La capital boliviana ha sido escenario de enfrentamientos entre simpatizantes del presidente Luis Arce y del expresidente Evo Morales.

Desde la noche anterior, diversas organizaciones sociales se han concentrado en la sede del gobierno en una vigilia a favor de la democracia, pero la situación se ha vuelto tensa.Morales, respaldado por una movilización masiva que llegó desde El Alto, lanzó un ultimátum al gobierno, exigiendo cambios en un plazo de 24 horas.

Durante su discurso, denunció la presencia de «grupos de choque» enviados para generar disturbios, afirmando que estos grupos estaban compuestos por exfuncionarios que llegaron desde Santa Cruz.

En respuesta a las acusaciones de corrupción de Morales, el ministro de Obras Públicas, Edgar Montaño, desafió al exmandatario a someterse a una prueba antidoping. “Si yo salgo positivo, me voy en 24 horas; si tú sales positivo, pones fin a las marchas”, afirmó Montaño.

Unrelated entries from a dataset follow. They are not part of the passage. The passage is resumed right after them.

`src/rtl/noise_sched.sv`:
```
// Burst sequencer for the channel noise source with a 2-entry valid/ready output FIFO.
// Define NOISE_SCHED_STATS_EN to build the per-value sample statistics counters.
module noise_sched #(
    parameter int CNT_W  = 16,
    parameter int WARMUP = 4
) (
    input  logic                    clk,
    input  logic                    rstn,
    input  logic                    start,
    input  logic                    abort,
    input  logic [CNT_W-1:0]        burst_len,
    input  logic [CNT_W-1:0]        gap_len,
    input  logic [7:0]              num_bursts,
    output logic                    noise_en,
    input  logic signed [7:0]       noise_in,
    input  logic                    noise_in_valid,
    output logic signed [7:0]       out_sample,
    output logic                    out_valid,
    input  logic                    out_ready,
    output logic                    busy,
    output logic                    done,
    output logic [CNT_W-1:0]        cnt_neg,
    output logic [CNT_W-1:0]        cnt_zero,
    output logic [CNT_W-1:0]        cnt_pos
);
    typedef enum logic [2:0] {S_IDLE, S_WARMUP, S_BURST, S_GAP, S_DRAIN, S_DONE} state_t;

    localparam logic [CNT_W-1:0] WARM_LAST = CNT_W'(WARMUP - 1);

    state_t            state_q, state_d;
    logic              en_q, en_d;
    logic              req_q, req_d;
    logic [CNT_W-1:0]  burst_len_q, burst_len_d;
    logic [CNT_W-1:0]  gap_len_q, gap_len_d;
    logic [CNT_W-1:0]  acc_q, acc_d;
    logic [CNT_W-1:0]  tmr_q, tmr_d;
    logic [7:0]        bursts_left_q, bursts_left_d;
    logic [1:0]        cnt_q, cnt_d;
    logic              wr_ptr_q, wr_ptr_d;
    logic              rd_ptr_q, rd_ptr_d;
    logic signed [7:0] mem_q [2];
    logic signed [7:0] mem_d [2];
    logic              pop;
    logic              push;
    logic [2:0]        credit;

    assign out_valid  = (cnt_q != 2'd0);
    assign out_sample = out_valid ? mem_q[rd_ptr_q] : '0;
    assign busy       = (state_q != S_IDLE);
    assign done       = (state_q == S_DONE);
    assign pop        = out_valid && out_ready;
    // req_q marks a request issued from BURST, so the warmup tail capture is discarded.
    assign push       = en_q && noise_in_valid && req_q && !abort;
    // Credit counts the same-cycle pop so a full-rate burst is not throttled.
    assign credit     = {1'b0, cnt_q} - {2'b00, pop} + {2'b00, req_q};

    always_comb begin
        // NOTE: every signal gets its hold value first so no path can infer a latch.
        state_d       = state_q;
        burst_len_d   = burst_len_q;
        gap_len_d     = gap_len_q;
        acc_d         = acc_q;
        tmr_d         = tmr_q;
        bursts_left_d = bursts_left_q;
        noise_en      = 1'b0;

        case (state_q)
            S_IDLE: begin
                if (start) begin
                    burst_len_d   = burst_len;
                    gap_len_d     = gap_len;
                    bursts_left_d = num_bursts;
                    tmr_d         = '0;
                    state_d       = (num_bursts == 8'd0) ? S_DONE : S_WARMUP;
                end
            end
            S_WARMUP: begin
                noise_en = 1'b1;
                tmr_d    = tmr_q + 1'b1;
                if (tmr_q == WARM_LAST) begin
                    state_d = S_BURST;
                    acc_d   = '0;
                end
            end
            S_BURST: begin
                noise_en = (({1'b0, acc_q} + {{CNT_W{1'b0}}, req_q}) < {1'b0, burst_len_q})
                           && (credit < 3'd2);
                if (push) acc_d = acc_q + 1'b1;
                if ((acc_q == burst_len_q) && !req_q) begin
                    bursts_left_d = bursts_left_q - 8'd1;
                    acc_d         = '0;
                    tmr_d         = '0;
                    if (bursts_left_q == 8'd1)   state_d = S_DRAIN;
                    else if (gap_len_q != '0)    state_d = S_GAP;
                end
            end
            S_GAP: begin
                tmr_d = tmr_q + 1'b1;
                if (tmr_q == gap_len_q - 1'b1) begin
                    state_d = S_BURST;
                    acc_d   = '0;
                end
            end
            S_DRAIN: if (cnt_q == 2'd0) state_d = S_DONE;
            S_DONE:  state_d = S_IDLE;
            default: state_d = S_IDLE;
        endcase

        cnt_d    = cnt_q + {1'b0, push} - {1'b0, pop};
        wr_ptr_d = wr_ptr_q ^ push;
        rd_ptr_d = rd_ptr_q ^ pop;
        mem_d    = mem_q;
        if (push) mem_d[wr_ptr_q] = noise_in;
        en_d  = noise_en;
        req_d = noise_en && (state_q == S_BURST);

        if (abort) begin
            state_d  = S_IDLE;
            cnt_d    = '0;
            wr_ptr_d = 1'b0;
            rd_ptr_d = 1'b0;
            en_d     = 1'b0;
            req_d    = 1'b0;
        end
    end

    always_ff @(posedge clk or negedge rstn) begin
        if (!rstn) begin
            state_q       <= S_IDLE;
            en_q          <= 1'b0;
            req_q         <= 1'b0;
            burst_len_q   <= '0;
            gap_len_q     <= '0;
            acc_q         <= '0;
            tmr_q         <= '0;
            bursts_left_q <= '0;
            cnt_q         <= '0;
            wr_ptr_q      <= 1'b0;
            rd_ptr_q      <= 1'b0;
        end else begin
            state_q       <= state_d;
            en_q          <= en_d;
            req_q         <= req_d;
            burst_len_q   <= burst_len_d;
            gap_len_q     <= gap_len_d;
            acc_q         <= acc_d;
            tmr_q         <= tmr_d;
            bursts_left_q <= bursts_left_d;
            cnt_q         <= cnt_d;
            wr_ptr_q      <= wr_ptr_d;
            rd_ptr_q      <= rd_ptr_d;
        end
    end

    // NOTE: FIFO storage needs no reset; out_sample is gated by out_valid instead.
    always_ff @(posedge clk) mem_q <= mem_d;

`ifdef NOISE_SCHED_STATS_EN
    logic [CNT_W-1:0] cnt_neg_q, cnt_neg_d;
    logic [CNT_W-1:0] cnt_zero_q, cnt_zero_d;
    logic [CNT_W-1:0] cnt_pos_q, cnt_pos_d;

    always_comb begin
        cnt_neg_d  = cnt_neg_q;
        cnt_zero_d = cnt_zero_q;
        cnt_pos_d  = cnt_pos_q;
        if ((state_q == S_IDLE) && start && !abort) begin
            cnt_neg_d  = '0;
            cnt_zero_d = '0;
            cnt_pos_d  = '0;
        end else if (push) begin
            case (noise_in)
                8'hFF:   if (cnt_neg_q  != '1) cnt_neg_d  = cnt_neg_q  + 1'b1;
                8'h00:   if (cnt_zero_q != '1) cnt_zero_d = cnt_zero_q + 1'b1;
                8'h01:   if (cnt_pos_q  != '1) cnt_pos_d  = cnt_pos_q  + 1'b1;
                default: ;
            endcase
        end
    end

    always_ff @(posedge clk or negedge rstn) begin
        if (!rstn) begin
            cnt_neg_q  <= '0;
            cnt_zero_q <= '0;
            cnt_pos_q  <= '0;
        end else begin
            cnt_neg_q  <= cnt_neg_d;
            cnt_zero_q <= cnt_zero_d;
            cnt_pos_q  <= cnt_pos_d;
        end
    end

    assign cnt_neg  = cnt_neg_q;
    assign cnt_zero = cnt_zero_q;
    assign cnt_pos  = cnt_pos_q;
`else
    assign cnt_neg  = '0;
    assign cnt_zero = '0;
    assign cnt_pos  = '0;
`endif

endmodule

```
`config.mk`:
```
export PLATFORM = sky130hd
export DESIGN_NAME = noise_sched
export DESIGN_NICKNAME = d
export VERILOG_FILES = /design/src/rtl/noise_sched.sv
export SDC_FILE = /design/constraint.sdc
export NUM_CORES = 1
export LEC_CHECK = 0
export BUFFER_PORTS_ARGS = -buffer_cell sky130_fd_sc_hd__buf_4
export CAP_MARGIN = 10
export CORE_MARGIN = 5
export CORE_UTILIZATION = 45
export CTS_BUF_LIST = sky130_fd_sc_hd__clkbuf_4
export DETAILED_ROUTE_END_ITERATION = 8
export GPL_ROUTABILITY_DRIVEN = 1
export HOLD_SLACK_MARGIN = 0.12
export PLACE_DENSITY = 0.65
export SYNTH_ARGS = -nofsm -noshare
export SYNTH_HDL_FRONTEND = slang
export SYNTH_SLANG_ARGS = --single-unit
```
`constraint.sdc`:
```
create_clock -name clk -period 7.53 [get_ports clk]
set_input_delay 1.506 -clock clk [delete_from_list [all_inputs] [get_ports clk]]
set_output_delay 1.506 -clock clk [all_outputs]
set_load 0.02 [all_outputs]
```
* After elaboration in Yosys (flattened, before gate mapping)
Index checks and enable logic that the tools add are counted.
Word-level totals: flip-flop bits (word level) 97, input port bits 54, word-level logic and storage cells 110
Operators by class: add/sub/neg operators 9, order comparisons 5, equality and inequality tests 20, muxes and demuxes 34, bitwise operators 4, reduce and logical (&&, ||, !) cells 25
Operator list (count):
- two-way mux 16 bit | 6
- case mux 16 bit (3 select lines) | 2
- two-way mux 8 bit | 7
- adder 16 x 1 -> 16 bit (second input constant) | 2
- == test 16 bit | 2
- two-way mux 3 bit | 9
- != test 3 bit (second input constant) | 6
- adder 16 x 1 -> 17 bit | 1
- < comparator 17 x 16 -> 1 bit | 1
- bitwise mux 16 bit | 1
- == test 16 x 2 -> 1 bit (second input constant) | 1
- case mux 8 bit (2 select lines) | 1
- nonzero test 16 bit | 1
- subtractor 16 x 1 -> 16 bit (second input constant) | 1
- case mux 3 bit (5 select lines) | 1
- nonzero test 3 bit | 3
- demux 8 bit (select 1 bit) | 1
- == test 8 x 1 -> 1 bit (second input constant) | 1
- logical AND 1 bit | 8
- zero test 8 bit | 1
- != test 2 bit (second input constant) | 4
- subtractor 8 x 1 -> 8 bit (second input constant) | 1
- == test 3 x 2 -> 1 bit (second input constant) | 2
- == test 3 bit (second input constant) | 2
- 23 further kinds | 32

* Longest topological paths before layout
depth after elaboration 9, depth in mapped cells 12

* Least setup slack after synthesis
OpenSTA, ideal clock, no wires.
path type input to output, start in out_ready, end out noise_en, data arrival time 3403 ps, path slack 2621 ps, stages 9, buffers on the path 0, cells stage by stage nor2b_1 -> ha_1 -> nand2b_1 -> fa_1 -> xor2_1 -> nor4b_1 -> nand2_1 -> a211o_1 -> nand2_1
On the way: longest elaborated chain between the ends 6
Ends and longest elaborated chain:
- start: declaration | RTL line 19 | input logic out_ready,
- logical AND 1 bit | RTL line 51 | assign pop = out_valid && out_ready;
- subtractor 2 x 1 -> 3 bit | RTL line 55 | assign credit = {1'b0, cnt_q} - {2'b00, pop} + {2'b00, req_q};
- adder 3 x 1 -> 3 bit | RTL line 55
- < comparator 3 x 2 -> 1 bit | RTL line 87 | && (credit < 3'd2);
- logical AND 1 bit | RTL line 87
- case mux 1 bit (2 select lines) | RTL line 67 | case (state_q)
- end: declaration | RTL line 14 | output logic noise_en,
Every way passes these cells.

* Worst setup path in the final report
Ends and elaborated chain as after synthesis.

El viceministro de Autonomías, Álvaro Ruiz, aseguró que el gobierno está dispuesto a dialogar con Morales. Sin embargo, advirtió sobre los cierres viales provocados por las protestas, que están afectando el abastecimiento y la economía del país.

La situación en Bolivia sigue siendo tensa y requiere atención inmediata para evitar un mayor deterioro del orden público. Las partes involucradas buscan una solución para calmar las protestas y restablecer la normalidad en la capital.